My oatmeal recipe is 3/4 cup of oats and 1 1/2 cups of water in a big glass bowl, zapped in the microwave for 4 minutes. The bowl has to be much bigger than otherwise necessary for that amount of oatmeal because the oatmeal mixture bubbles while it’s cooking and would make a mess in the microwave oven if it were in a smaller vessel. Once the 4 minutes cooking time is up, I add salt, 5 to 10 stevia drops, a handful of nuts and a handful of frozen blueberries. You might like your blueberries cooked, but I like them firm and raw. The mix of hot oatmeal and cold blueberries is a nice contrast and the blueberries help to cool the oatmeal so I can get right to the eating phase of breakfast without a long wait for the oatmeal to cool.

After a year of these dietary changes, and with sustained but not increased regular exercise and weight control, my HDL has risen to 46. My bad cholesterol stayed at a low 108 and my blood pressure remained normal. The ratio between your good and bad cholesterol is as important or more important than the absolute level of either, so it’s great my HDL came up while my LDL stayed low. Every point of additonal HDL lowers your heart attack risk by 3 percentage points, according to some experts, so my 12 point gain is making me really happy.

I think this will prove to be a sustainable way to keep up my HDL and it may continue to rise. I hope so. Anything you can do to add other high flavanoid foods such as fruits and vegetables, will also help. Green tea is supposed to be good also. There are other aspects of the blueberries, nuts, and raw chocolate that are heart-healthy (because of the fiber and the anti-oxidants) but you can Google those on your own (Google search box at upper right).

Other things I am doing that may be helping raise HDL: I added olive oil to my diet. My favorite afternoon snack is organic popcorn popped in a Stir Crazy popcorn popper and flavored with olive oil and salt. No butter. It’s really quite tasty if you select an olive oil with appealing taste. You don’t have to buy the fancy expensive olive oil but it does pay to try different ones to find a flavor you like. Olive oil really varies in flavor. Some are downright spicey hot, as if cayenne had been added! That’s nice for a change. You can also add hot sauce to your popcorn sometimes. It’s good! The olive oil makes it a satisfying snack. There are some real calories there, but I would eat something caloric between lunch and dinner anyway so this new habit is not making me gain weight.

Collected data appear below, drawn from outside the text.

### src/rtl/traffic_light_ctrl.sv
// Two-way (main/side) intersection controller with a BCD seconds countdown,
// a pedestrian shortcut on main green, and a night flashing-yellow mode.
module traffic_light_ctrl #(
  parameter int unsigned CLK_HZ   = 50_000_000,
  parameter int unsigned T_GREEN  = 30,
  parameter int unsigned T_YELLOW = 3,
  parameter int unsigned T_ALLRED = 2,
  parameter int unsigned T_PED    = 5
) (
  input  logic       clk,
  input  logic       rst_n,
  input  logic       ped_req,
  input  logic       night,
  output logic [2:0] main_rgy,
  output logic [2:0] side_rgy,
  output logic [3:0] cnt_tens,
  output logic [3:0] cnt_units,
  output logic       tens_off,
  output logic       units_off
);

  typedef enum logic [2:0] {
    MAIN_GREEN, MAIN_YELLOW, ALL_RED_1, SIDE_GREEN, SIDE_YELLOW, ALL_RED_2, FLASH
  } state_t;

  localparam int unsigned PW = (CLK_HZ > 2) ? $clog2(CLK_HZ) : 1;
  localparam logic [PW-1:0] PRESC_MAX = PW'(CLK_HZ - 1);

  localparam logic [7:0] BCD_GREEN  = {4'(T_GREEN / 10),  4'(T_GREEN % 10)};
  localparam logic [7:0] BCD_YELLOW = {4'(T_YELLOW / 10), 4'(T_YELLOW % 10)};
  localparam logic [7:0] BCD_ALLRED = {4'(T_ALLRED / 10), 4'(T_ALLRED % 10)};
  localparam logic [7:0] BCD_PED    = {4'(T_PED / 10),    4'(T_PED % 10)};

  localparam logic [2:0] LAMP_R = 3'b100;
  localparam logic [2:0] LAMP_Y = 3'b010;
  localparam logic [2:0] LAMP_G = 3'b001;

  state_t        state, state_next;
  logic [7:0]    cnt, cnt_next;
  logic [PW-1:0] presc, presc_next;
  logic          ped_pending, pend_next;
  logic          flash, flash_next;
  logic          ped_s1, ped_s2, ped_s3;
  logic          night_s1, night_s2;
  logic          tick, ped_rise;

  logic [2:0]    main_next, side_next;
  logic          tens_off_next, units_off_next;

  function automatic state_t phase_after(input state_t s);
    case (s)
      MAIN_GREEN:  return MAIN_YELLOW;
      MAIN_YELLOW: return ALL_RED_1;
      ALL_RED_1:   return SIDE_GREEN;
      SIDE_GREEN:  return SIDE_YELLOW;
      SIDE_YELLOW: return ALL_RED_2;
      default:     return MAIN_GREEN;
    endcase
  endfunction

  function automatic logic [7:0] phase_len(input state_t s);
    case (s)
      MAIN_GREEN, SIDE_GREEN:   return BCD_GREEN;
      MAIN_YELLOW, SIDE_YELLOW: return BCD_YELLOW;
      FLASH:                    return 8'h00;
      default:                  return BCD_ALLRED;
    endcase
  endfunction

  function automatic logic [7:0] bcd_dec(input logic [7:0] v);
    if (v[3:0] == 4'd0) return {v[7:4] - 4'd1, 4'd9};
    else                return {v[7:4], v[3:0] - 4'd1};
  endfunction

  assign tick     = (presc == PRESC_MAX);
  assign ped_rise = ped_s2 & ~ped_s3;

  always_comb begin
    state_next = state;
    cnt_next   = cnt;
    flash_next = flash;
    pend_next  = ped_pending | ped_rise;
    presc_next = tick ? '0 : presc + 1'b1;

    if (state == FLASH) begin
      pend_next = 1'b0;
      if (!night_s2) begin
        state_next = ALL_RED_2;
        cnt_next   = BCD_ALLRED;
        flash_next = 1'b0;
      end else if (tick) begin
        flash_next = ~flash;
      end
    end else if (night_s2) begin
      state_next = FLASH;
      cnt_next   = '0;
      flash_next = 1'b0;
      presc_next = '0;
      pend_next  = 1'b0;
    end else if (tick) begin
      // A tick always wins; a pending shortcut is re-evaluated the next cycle.
      if (cnt == 8'h01) begin
        state_next = phase_after(state);
        cnt_next   = phase_len(state_next);
        if (state_next == SIDE_GREEN) pend_next = 1'b0;
      end else begin
        cnt_next = bcd_dec(cnt);
      end
    end else if (state == MAIN_GREEN && ped_pending && cnt > BCD_PED) begin
      cnt_next  = BCD_PED;
      pend_next = ped_rise;
    end
  end

  always_comb begin
    main_next      = LAMP_R;
    side_next      = LAMP_R;
    tens_off_next  = (cnt_next[7:4] == 4'd0);
    units_off_next = 1'b0;
    case (state_next)
      MAIN_GREEN:  main_next = LAMP_G;
      MAIN_YELLOW: main_next = LAMP_Y;
      SIDE_GREEN:  side_next = LAMP_G;
      SIDE_YELLOW: side_next = LAMP_Y;
      FLASH: begin
        main_next      = {1'b0, flash_next, 1'b0};
        side_next      = {1'b0, flash_next, 1'b0};
        tens_off_next  = 1'b1;
        units_off_next = 1'b1;
      end
      default: ;
    endcase
  end

  always_ff @(posedge clk or negedge rst_n) begin
    if (!rst_n) begin
      ped_s1   <= 1'b0;
      ped_s2   <= 1'b0;
      ped_s3   <= 1'b0;
      night_s1 <= 1'b0;
      night_s2 <= 1'b0;
    end else begin
      ped_s1   <= ped_req;
      ped_s2   <= ped_s1;
      ped_s3   <= ped_s2;
      night_s1 <= night;
      night_s2 <= night_s1;
    end
  end

  always_ff @(posedge clk or negedge rst_n) begin
    if (!rst_n) begin
      state       <= ALL_RED_2;
      cnt         <= BCD_ALLRED;
      presc       <= '0;
      ped_pending <= 1'b0;
      flash       <= 1'b0;
      main_rgy    <= LAMP_R;
      side_rgy    <= LAMP_R;
      cnt_tens    <= BCD_ALLRED[7:4];
      cnt_units   <= BCD_ALLRED[3:0];
      tens_off    <= (BCD_ALLRED[7:4] == 4'd0);
      units_off   <= 1'b0;
    end else begin
      state       <= state_next;
      cnt         <= cnt_next;
      presc       <= presc_next;
      ped_pending <= pend_next;
      flash       <= flash_next;
      main_rgy    <= main_next;
      side_rgy    <= side_next;
      cnt_tens    <= cnt_next[7:4];
      cnt_units   <= cnt_next[3:0];
      tens_off    <= tens_off_next;
      units_off   <= units_off_next;
    end
  end

endmodule
**src/rtl/star_mem_arbiter.sv**
```systemverilog
`default_nettype none
// +----------------------------------------------------------------------------+
// | Module      : star_mem_arbiter                                             |
// | Description : Single-port frame-buffer arbiter/sequencer for the star      |
// |               engines, with locked bursts and read-data return routing.    |
// |               Define ARB_ROUND_ROBIN_EN for round-robin arbitration;       |
// |               fixed priority (index 0 highest) otherwise.                  |
// | Revision    : 1.0 - initial release                                        |
// +----------------------------------------------------------------------------+
module star_mem_arbiter #(
  parameter int ADDR_W    = 15,
  parameter int DATA_W    = 3,
  parameter int N_REQ     = 4,
  parameter int MEM_DEPTH = 19200
) (
  input  logic                    clk,
  input  logic                    reset,
  input  logic [N_REQ-1:0]        req,
  input  logic [N_REQ-1:0]        req_we,
  input  logic [N_REQ-1:0]        req_lock,
  input  logic [N_REQ*ADDR_W-1:0] req_addr,
  input  logic [N_REQ*DATA_W-1:0] req_wdata,
  output logic [N_REQ-1:0]        gnt,
  output logic [N_REQ-1:0]        rvalid,
  output logic [DATA_W-1:0]       rdata,
  output logic [ADDR_W-1:0]       mem_addr,
  output logic [DATA_W-1:0]       mem_wdata,
  output logic                    mem_wren,
  input  logic [DATA_W-1:0]       mem_rdata,
  output logic                    err_addr
);

  localparam int              c_sel_w     = 2;
  localparam logic [0:0]      c_st_idle   = 1'b0;
  localparam logic [0:0]      c_st_locked = 1'b1;
  localparam logic [ADDR_W-1:0] c_depth   = ADDR_W'(MEM_DEPTH);

  logic [0:0]         r_state, w_state_nxt;
  logic [c_sel_w-1:0] r_owner, w_owner_nxt;

  logic [ADDR_W-1:0]  w_addr  [N_REQ];
  logic [DATA_W-1:0]  w_wdata [N_REQ];

  logic               w_any;
  logic [c_sel_w-1:0] w_winner;
  logic [ADDR_W-1:0]  w_sel_addr;
  logic [DATA_W-1:0]  w_sel_wdata;
  logic               w_sel_we, w_sel_lock, w_in_range;

  logic               r_tag1_vld, r_tag1_ok, r_tag2_vld, r_tag2_ok;
  logic [c_sel_w-1:0] r_tag1_req, r_tag2_req;

  generate
    for (genvar gi = 0; gi < N_REQ; gi++) begin : g_unpack
      assign w_addr[gi]  = req_addr[gi*ADDR_W +: ADDR_W];
      assign w_wdata[gi] = req_wdata[gi*DATA_W +: DATA_W];
    end
  endgenerate

`ifdef ARB_ROUND_ROBIN_EN
  logic [c_sel_w-1:0] r_ptr, w_ptr_nxt, w_rr_idx;
  logic               w_release;
`endif

  // Winner selection; a locked owner bypasses arbitration entirely.
  always_comb begin
    w_any    = 1'b0;
    w_winner = '0;
`ifdef ARB_ROUND_ROBIN_EN
    w_rr_idx = '0;
`endif
    if (r_state == c_st_locked) begin
      w_any    = req[r_owner];
      w_winner = r_owner;
    end else begin
`ifdef ARB_ROUND_ROBIN_EN
      for (int k = N_REQ - 1; k >= 0; k--) begin
        w_rr_idx = r_ptr + c_sel_w'(k);
        if (req[w_rr_idx]) begin
          w_any    = 1'b1;
          w_winner = w_rr_idx;
        end
      end
`else
      for (int k = N_REQ - 1; k >= 0; k--) begin
        if (req[k]) begin
          w_any    = 1'b1;
          w_winner = c_sel_w'(k);
        end
      end
`endif
    end
  end

  assign w_sel_addr  = w_addr[w_winner];
  assign w_sel_wdata = w_wdata[w_winner];
  assign w_sel_we    = req_we[w_winner];
  assign w_sel_lock  = req_lock[w_winner];
  assign w_in_range  = (w_sel_addr < c_depth);

  // State register
  always_ff @(posedge clk) begin
    if (reset) begin
      r_state <= c_st_idle;
      r_owner <= '0;
    end else begin
      r_state <= w_state_nxt;
      r_owner <= w_owner_nxt;
    end
  end

`ifdef ARB_ROUND_ROBIN_EN
  // Ownership ends on an accepted non-lock beat, or when a locked owner drops req.
  assign w_release = w_any ? ~w_sel_lock : (r_state == c_st_locked);
  assign w_ptr_nxt = w_release ? (w_winner + 2'd1) : r_ptr;

  always_ff @(posedge clk) begin
    if (reset) r_ptr <= '0;
    else       r_ptr <= w_ptr_nxt;
  end
`endif

  // Next-state logic
  always_comb begin
    w_state_nxt = r_state;
    w_owner_nxt = r_owner;
    case (r_state)
      c_st_idle: begin
        if (w_any && w_sel_lock) begin
          w_state_nxt = c_st_locked;
          w_owner_nxt = w_winner;
        end
      end
      c_st_locked: begin
        if (!w_any || !w_sel_lock) w_state_nxt = c_st_idle;
      end
      default: w_state_nxt = c_st_idle;
    endcase
  end

  // Output logic
  always_comb begin
    gnt    = '0;
    rvalid = '0;
    rdata  = '0;
    if (!reset) begin
      if (w_any) gnt[w_winner] = 1'b1;
      if (r_tag2_vld) begin
        rvalid[r_tag2_req] = 1'b1;
        if (r_tag2_ok) rdata = mem_rdata;
      end
    end
  end

  // Memory port and read-tag pipeline aligned to the RAM's one-cycle latency.
  always_ff @(posedge clk) begin
    if (reset) begin
      mem_addr   <= '0;
      mem_wdata  <= '0;
      mem_wren   <= 1'b0;
      err_addr   <= 1'b0;
      r_tag1_vld <= 1'b0;
      r_tag1_req <= '0;
      r_tag1_ok  <= 1'b0;
      r_tag2_vld <= 1'b0;
      r_tag2_req <= '0;
      r_tag2_ok  <= 1'b0;
    end else begin
      mem_wren <= 1'b0;
      if (w_any) begin
        mem_addr  <= w_sel_addr;
        mem_wdata <= w_sel_wdata;
        mem_wren  <= w_sel_we & w_in_range;
        if (!w_in_range) err_addr <= 1'b1;
      end
      r_tag1_vld <= w_any & ~w_sel_we;
      r_tag1_req <= w_winner;
      r_tag1_ok  <= w_in_range;
      r_tag2_vld <= r_tag1_vld;
      r_tag2_req <= r_tag1_req;
      r_tag2_ok  <= r_tag1_ok;
    end
  end

endmodule
`default_nettype wire

```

I also take fish oil supplements. These are heart healthy, even if their effect on HDL is unproven. I’m a vegetarian so I have no fish in my diet. There are non-animal sources for the oil components in fish oil, but I’m just not that much of a purist — I’ll take the capsules with real fish oil in them. I take what’s called an “enteric capsule” so the fish oil is released in my intestines and not in my stomach, preventing the fishy burps that fish oil supplement otherwise can cause.

Another strategy that I tried, and abandoned, for raising HDL was niacin supplements. What a trip that was! In order to get the HDL raising bang for your niacin buck you have to take the type of niacin and the dosage level that makes you flush — your face turns red and you feel prickly. It’s harmless, but unpleasant, and therefore not sustainable in my opinion. But the studies say it works. It’s medicine, even though you can get it over the counter and it’s a vitamin, so if you are going to go the niacin route, do so under your doctor’s supervision. My doctor had no problem with me trying it. There are forms of niacin that don’t make you flush. They also don’t raise your HDL, according to the studies I read. And I think low doses of niacin also will not work.

A little background on HDL and LDL: LDL cholesterol (low density lipoprotein — the bad stuff) contributes to clogging your arteries by encouraging sticky plaque to line your artery walls. HDL (high density lipoprotein — the good stuff) scours the arteries and fights the tendency to clog them up.  If your HDL is low, then you need a lower LDL level than most people to have a good risk profile.  Adding barley to your diet lowers LDL.

If you drink alcohol to raise your HDL, bear in mind that no more than 2 glasses of wine per day for males or 1 glass for females, is optimal. Heavier drinking is a bad idea.

I encourage you to do your own research. The internet offers lots of great information on health issues like this. and when you are ready to act, online shopping is the easiest way to find thinks like raw dark chocolate powder for making hot chocolate or stevia drops for sweetening it.

For me the solution was blueberries, nuts, and my special recipe for hot chocolate with stevia. Lots of hot chocolate.